Mineralocorticoid Hypertensive Cardiovascular Disease Induced in Hypophysectomized Rats

Abstract
Reports in the literature to the contrary, hypertensive cardiovascular disease proved to be readily induced by desoxycorticosterone in hypophysectomized rats sensitized to steroid action by partial nephreetomy and high NaCl intake. In the absence of the pituitary, however, hypertension was somewhat slower in onset and progress. Although hypophysectomized animals were able to develop hypertension as severely as did intact animals, they were not, as judged by their better survival and less evident cardiorenal vascular lesions, as severely injured thereby. Contrasted with their exuberant development in hypertensive intact animals, renal lesions in hypertensive hypophysectomized animals were rare.
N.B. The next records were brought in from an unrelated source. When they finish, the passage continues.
--- config.mk ---
export PLATFORM = sky130hd
export DESIGN_NAME = pe_ctrl_sequencer
export DESIGN_NICKNAME = d
export VERILOG_FILES = /design/src/rtl/pe_ctrl_pkg.sv /design/src/rtl/pe_ctrl_ctx_mem.sv /design/src/rtl/pe_ctrl_sequencer.sv
export SDC_FILE = /design/constraint.sdc
export NUM_CORES = 1
export LEC_CHECK = 0
export CAP_MARGIN = 20
export CORE_MARGIN = 8
export CORE_UTILIZATION = 40
export CTS_BUF_LIST = sky130_fd_sc_hd__clkbuf_8 sky130_fd_sc_hd__clkbuf_16
export DETAILED_ROUTE_END_ITERATION = 7
export PLACE_DENSITY = 0.7
export SYNTH_ARGS = -nofsm -noshare
export SYNTH_HDL_FRONTEND = slang
export SYNTH_SLANG_ARGS = --single-unit
--- constraint.sdc ---
create_clock -name clk -period 3.11 [get_ports clk]
set_input_delay 0.622 -clock clk [delete_from_list [all_inputs] [get_ports clk]]
set_output_delay 0.622 -clock clk [all_outputs]
set_load 0.005 [all_outputs]
--- src/rtl/pe_ctrl_pkg.sv ---
// Shared definitions for the PE control sequencer: control-word layout, select and opcode
// encodings, the packed control-word struct, FSM state constants and a reserved-field helper.
package pe_ctrl_pkg;

  localparam int PE_CTRL_W = 11;
  localparam int PE_HOLD_W = 4;
  localparam int SEL_BITS  = 3;
  localparam int OPC_BITS  = 2;

  localparam int OUT_LSB = 8;
  localparam int OP1_LSB = 5;
  localparam int OP2_LSB = 2;
  localparam int OPC_LSB = 0;

  typedef logic [SEL_BITS-1:0] sel_t;

  localparam sel_t SEL_E    = 3'b000;
  localparam sel_t SEL_S    = 3'b001;
  localparam sel_t SEL_W    = 3'b010;
  localparam sel_t SEL_N    = 3'b011;
  localparam sel_t SEL_DMEM = 3'b100;
  localparam sel_t SEL_REG1 = 3'b101;
  localparam sel_t SEL_REG2 = 3'b110;
  localparam sel_t SEL_RSVD = 3'b111;

  typedef enum logic [OPC_BITS-1:0] {
    OP_ADD = 2'b00,
    OP_SUB = 2'b01,
    OP_MUL = 2'b10,
    OP_DIV = 2'b11
  } pe_opcode_e;

  typedef struct packed {
    sel_t       out_sel;
    sel_t       op1;
    sel_t       op2;
    pe_opcode_e opcode;
  } pe_ctrl_t;

  typedef logic [1:0] pe_state_t;

  localparam pe_state_t ST_IDLE = 2'd0;
  localparam pe_state_t ST_RUN  = 2'd1;
  localparam pe_state_t ST_DONE = 2'd2;

  function automatic logic has_rsvd(input pe_ctrl_t w);
    return (w.out_sel == SEL_RSVD) || (w.op1 == SEL_RSVD) || (w.op2 == SEL_RSVD);
  endfunction

endpackage

--- src/rtl/pe_ctrl_ctx_mem.sv ---
// Context memory for the PE sequencer: one synchronous write port, one combinational read port.
// Contents are deliberately not reset so a programmed context survives a sequencer reset.
module pe_ctrl_ctx_mem
  import pe_ctrl_pkg::*;
#(
  parameter int DEPTH = 16,
  parameter int AW    = $clog2(DEPTH),
  parameter int W     = PE_HOLD_W + PE_CTRL_W
) (
  input  logic          clk,
  input  logic          we,
  input  logic [AW-1:0] wr_addr,
  input  logic [W-1:0]  wr_data,
  input  logic [AW-1:0] rd_addr,
  output logic [W-1:0]  rd_data
);

  logic [W-1:0] mem [DEPTH];

  always_ff @(posedge clk) begin
    if (we) begin
      mem[wr_addr] <= wr_data;
    end
  end

  assign rd_data = mem[rd_addr];

endmodule

--- src/rtl/pe_ctrl_sequencer.sv ---
// Plays a stored program of PE control words (each held hold+1 cycles) with loop, stall and abort.
// Optional reserved-select checking is enabled by defining PE_CTRL_CHECK_EN.
module pe_ctrl_sequencer
  import pe_ctrl_pkg::*;
#(
  parameter int DEPTH  = 16,
  parameter int AW     = $clog2(DEPTH),
  parameter int CTRL_W = PE_CTRL_W,
  parameter int HOLD_W = PE_HOLD_W,
  parameter int LOOP_W = 4
) (
  input  logic                     clk,
  input  logic                     rst,
  input  logic                     cfg_we,
  input  logic [AW-1:0]            cfg_addr,
  input  logic [HOLD_W+CTRL_W-1:0] cfg_data,
  input  logic [AW:0]              prog_len,
  input  logic [LOOP_W-1:0]        loop_cnt,
  input  logic                     start,
  input  logic                     abort,
  input  logic                     stall,
  output logic [CTRL_W-1:0]        ctrl_out,
  output logic                     ctrl_valid,
  output logic                     busy,
  output logic                     done,
  output logic [AW-1:0]            pc,
  output logic                     cfg_err,
  output logic                     illegal_err
);

  localparam int          EW      = HOLD_W + CTRL_W;
  localparam logic [AW:0] DEPTH_L = (AW+1)'(DEPTH);

  pe_state_t         state;
  logic [HOLD_W-1:0] dwell;
  logic [LOOP_W-1:0] loops;
  logic [AW:0]       len;

  logic              idle;
  logic              wr_en;
  logic              more;
  logic              bad;
  logic [AW:0]       len_clamped;
  logic [AW-1:0]     rd_addr;
  logic [EW-1:0]     mem_q;
  logic [EW-1:0]     entry;
  logic [CTRL_W-1:0] entry_ctrl;
  logic [HOLD_W-1:0] entry_hold;

  assign idle        = (state == ST_IDLE);
  assign busy        = !idle;
  assign wr_en       = cfg_we && idle;
  assign len_clamped = (prog_len > DEPTH_L) ? DEPTH_L : prog_len;
  assign more        = (({1'b0, pc} + (AW+1)'(1)) < len);

  // The single read port serves both the start load (entry 0) and the next-entry/loop-restart load.
  assign rd_addr = (idle || !more) ? '0 : pc + AW'(1);

  pe_ctrl_ctx_mem #(
    .DEPTH (DEPTH),
    .AW    (AW),
    .W     (EW)
  ) u_ctx_mem (
    .clk     (clk),
    .we      (wr_en),
    .wr_addr (cfg_addr),
    .wr_data (cfg_data),
    .rd_addr (rd_addr),
    .rd_data (mem_q)
  );

  // A write landing in the same cycle as start must be seen by the very first issued word.
  assign entry      = (wr_en && (cfg_addr == rd_addr)) ? cfg_data : mem_q;
  assign entry_ctrl = entry[CTRL_W-1:0];
  assign entry_hold = entry[EW-1 -: HOLD_W];

`ifdef PE_CTRL_CHECK_EN
  assign bad = has_rsvd(pe_ctrl_t'(entry_ctrl));
`else
  assign bad = 1'b0;
`endif

  always_ff @(posedge clk) begin
    if (rst) begin
      state       <= ST_IDLE;
      pc          <= '0;
      dwell       <= '0;
      loops       <= '0;
      len         <= '0;
      ctrl_out    <= '0;
      ctrl_valid  <= 1'b0;
      done        <= 1'b0;
      cfg_err     <= 1'b0;
      illegal_err <= 1'b0;
    end else begin
      done    <= 1'b0;
      cfg_err <= cfg_we && !idle;
      case (state)
        ST_IDLE: begin
          if (start && !abort) begin
            if (len_clamped == '0) begin
              done <= 1'b1;
            end else begin
              len         <= len_clamped;
              loops       <= loop_cnt;
              pc          <= '0;
              illegal_err <= 1'b0;
              if (bad) begin
                illegal_err <= 1'b1;
              end else begin
                ctrl_out   <= entry_ctrl;
                dwell      <= entry_hold;
                ctrl_valid <= 1'b1;
                state      <= ST_RUN;
              end
            end
          end
        end
        ST_RUN: begin
          if (abort) begin
            state      <= ST_IDLE;
            ctrl_valid <= 1'b0;
          end else if (!stall) begin
            if (dwell != '0) begin
              dwell <= dwell - HOLD_W'(1);
            end else if (more || (loops != '0)) begin
              if (!more) begin
                loops <= loops - LOOP_W'(1);
              end
              // A rejected word is never issued: playback stops quietly without a done pulse.
              if (bad) begin
                illegal_err <= 1'b1;
                ctrl_valid  <= 1'b0;
                state       <= ST_IDLE;
              end else begin
                pc       <= rd_addr;
                ctrl_out <= entry_ctrl;
                dwell    <= entry_hold;
              end
            end else begin
              state      <= ST_DONE;
              ctrl_valid <= 1'b0;
              done       <= 1'b1;
            end
          end
        end
        ST_DONE: begin
          state <= ST_IDLE;
        end
        default: begin
          state      <= ST_IDLE;
          ctrl_valid <= 1'b0;
        end
      endcase
    end
  end

endmodule
==> results_dict.tcl <==
set metrics [dict create \
    avgSynthCellArea_um2 12.6 \
    antenna_cells 0 \
    synth_area_um2 11800 \
    route.met3.wl_um 2430 \
    finalInstanceArea_um2 13900 \
    start_util_pct 40.7 \
    clock_sinks 273 \
    antenna_found_initial 0 \
    cts_root_buf "clkbuf_16" \
    finalMaxSlewViolations 0 \
    via_per_inst 5.83 \
    cp_data_required_time_ns 3.57 \
    totalWireLength_um 32300 \
    cts_buffers 27 \
    p_leak_nw 4.79 \
    clk_latency_ns 0.54 \
    clockBufferDepth 3 \
    grt_pass1_wl_um 50100 \
    r2r_cells 13 \
    min_from "ctrl_valid" \
    ant_nets 0 \
    die_h_um 187 \
    core_region_area_um2 28900 \
    track_usage_pct 18.0 \
    vdd.ir_drop.worst_mv 0.454 \
    rows 62 \
    path_class "flop to flop" \
    reg2reg_slack_ns 0.16 \
    rsz0062_at_grt "true" \
    synth-main-ff-cell "edfxtp_1" \
    synthCells 933 \
    timing.rr.end "ctrl_out[7]" \
    post_dp_cell_area_um2 13100 \
    end_kind "flop" \
    cp_data_arrival_time_ns 3.41 \
    async_flop_share_pct 0 \
    holdPathStages 2 \
    dieArea_um2 35100 \
    cts_tree "yes" \
    htreeDepth 1 \
    maxSlewHeadroom_pct 52.1 \
    synth.yosys.seq_area_share_pct 66.9 \
    grt_max_degree 72 \
    route.met2.wl_um 15400 \
    post-route-period-util_pct 94.9 \
    drv_cap 0 \
    ys_types 71 \
    grt_overflow_total 0 \
    routedLengthMet1_um 13200 \
    r2r_start "pc[0]" \
    setup_viol 0 \
    synth_nets 975 \
    dr.max_layer_used "met4" \
    path_clk_slew_ns 0.06 \
    worstMarginPinSlew_ns 0.716 \
    grt_pass1_vias 8563 \
    layout-drive-gt1-share_pct 13.3 \
    whs_endpoint "ctrl_valid" \
    portBuffers 52 \
    die_x_um 187 \
    place_congestion 0.915 \
    drc 0 \
    period_minus_slack_ns 2.95 \
    synth_warnings 0 \
    p_per_area_nw_per_um2 530 \
    clock_skew_ns 0.0107 \
    status "complete, no violations" \
    drt_pass1_iterations 8 \
    max_freq_ghz 0.339 \
    hold_class "flop to flop" \
    hold_viol 0 \
    ys_ff_latch 273 \
    synth_enable_flop_cells 240 \
    crit_path_start_kind "flop" \
    vias 8365 \
    final_core_util_pct 48.3 \
    wire_per_inst_um 22.5 \
    syn2layout_area_growth_pct 18.6 \
    worstPathMaxFanout 18 \
    first_iter_violations 813 \
    io_pins 54 \
    nets 1073 \
    dp_hpwl_um 19900 \
]
==> critical path, cell delays in order (launching register included) <==
cell	delay (ns)
dfxtp_2	0.34
ha_1	0.26
xnor2_2	0.18
inv_2	0.08
ha_1	0.29
nand2_1	0.07
o21a_2	0.25
o21ai_2	0.27
buf_4	0.32
buf_4	0.16
nor3_1	0.04
o32ai_1	0.31
o21ai_0	0.17
o211ai_1	0.11
==> repair_timing <==
item / 4_1_cts / 5_1_grt
gates resized for setup: 0 / 5
hold buffers: 0 / 0
setup buffers: 1 / 3
endpoints found under the setup margin: 1 / 13
pin swaps: 1 / 1
==> sequential cells by signal, summed over array words and instances (netlist names) <==
signal         count
cfg_err            1
pc                 4
ctrl_out          11
len                5
ctrl_valid         1
dwell              4
state              2
u_ctx_mem.mem    240
done               1
loops              4
==> synthesized netlist by cell type, drive strengths merged, types with 5 or more instances <==
master / count / area [µm²]
nor3: 22 / 110
buf: 24 / 139
ha: 8 / 100
mux2i: 44 / 440
nand3: 19 / 95.1
edfxtp: 240 / 7210
nand2b: 5 / 38.8
o32ai: 10 / 87.6
o21ai: 62 / 314
o31ai: 15 / 113
inv: 16 / 60.1
o211ai: 13 / 97.6
nor4: 5 / 67.6
nor2: 137 / 522
a21boi: 11 / 82.6
dfxtp: 33 / 661
clkbuf: 33 / 124
a21oi: 58 / 294
a31oi: 17 / 106
o22ai: 12 / 75.1
and3: 16 / 100
o221ai: 13 / 114
nand2: 52 / 195
==> logic make-up after synthesis <==
family / synth area share, %
flip-flops: 66.9
AND/OR/NAND/NOR: 11.0
AO/OA/AOI/OAI: 13.4
other: 0.0319
buffers and inverters: 2.79
multiplexers: 4.80
XOR/XNOR: 0.224
adder cells (fa/ha/maj): 0.851
==> placed cells by master, fill, tap and decap left out, types with 7 or more instances in the layout <==
cell type	netlist	layout
a21boi_0	11	11
ha_1	8	8
clkbuf_16	0	27
and3_1	16	16
nor3_1	22	18
edfxtp_1	240	240
clkdlybuf4s50_1	0	52
o21ai_0	59	57
nand3_1	19	19
nor2_1	136	136
a21oi_1	57	57
o221ai_1	13	13
clkinv_2	1	7
nand2_1	52	52
o211ai_1	13	13
buf_4	4	68
dfxtp_1	33	32
mux2i_1	44	44
o22ai_1	12	12
o32ai_1	10	10
o31ai_1	15	15
a31oi_1	17	17
inv_1	13	23
==> per-layer routing <==
| metal | up-vias | global-route usage, % |
|---|---|---|
| met1 | 4110 | 23.0 |
| li1 | 3764 | - |
| met2 | 394 | 29.7 |
| met3 | 97 | 3.11 |
| met4 | 0 | 8.18 |
| met5 | - | 0 |
==> layout make-up <==
type / instances / area [µm²]
clock inverters: 23 / 103
repair buffers: 126 / 1140
clock buffers: 27 / 676
well taps: 384 / 480
inverters: 17 / 65.1
flip-flops and latches: 273 / 7870
fillers: 2501 / 14900
multi-input cells: 586 / 3610
==> power by group <==
group | internal, mW | switching [mW]
Combinational | 0.160 | 0.248
Clock | 1.57 | 1.34
Sequential | 4.04 | 0.0291
==> how the worst max path moves through the flow <==
stage | start | endpoint | slack [ns] | cells after the start
6_report | pc[0] | ctrl_out[7] | 0.16 | 13
5_1_grt | pc[0] | ctrl_out[4] | -0.02 | 13
4_1_cts | pc[0] | ctrl_out[4] | 0.12 | 13
3_5_place_dp | pc[0] | ctrl_out[9] | -0.02 | 12
3_3_place_gp | pc[0] | ctrl_out[9] | 0.1 | 12
2_1_floorplan | pc[0] | ctrl_out[0] | 0.003 | 14
==> per-stage QoR <==
step | power (mW) | setup TNS [ns] | instances | setup slack [ns] | hold slack [ns]
3_3_place_gp | 4.54 | 0 | 1382 | 0.0970 | 0.444
4_1_cts | 7.42 | 0 | 1433 | 0.115 | 0.476
2_1_floorplan | 4.32 | 0 | 933 | 0.00251 | 0.453
3_5_place_dp | 4.56 | -0.0185 | 1382 | -0.0185 | 0.469
5_1_grt | 7.61 | -0.0207 | 1436 | -0.0207 | 0.507
6_report | 7.39 | 0 | 1436 | 0.157 | 0.464
Note: power is estimated with default switching activity, not from simulation.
Necrotizing arteritis in the heart was seen in about half of the hypox animals, and periarteritis nodosa of pancreatic and mesenteric arteries was more widespread and severe than in similarly treated intact animals which had, however, died earlier. Steroid treated animals bearing pituitary autotransplants beneath the renal capsule, developed more severe and widespread cardio-renal lesions than did similarly treated hypophysectomized animals, but incidence and severity of periarteritis nodosa in splanchnic arteries was about the same in each. The ingestion of sodium chloride caused "salt hypertension" in some of the pituitary-bearing controls, but not in either hypophysectomized or autotransplant-bearing controls.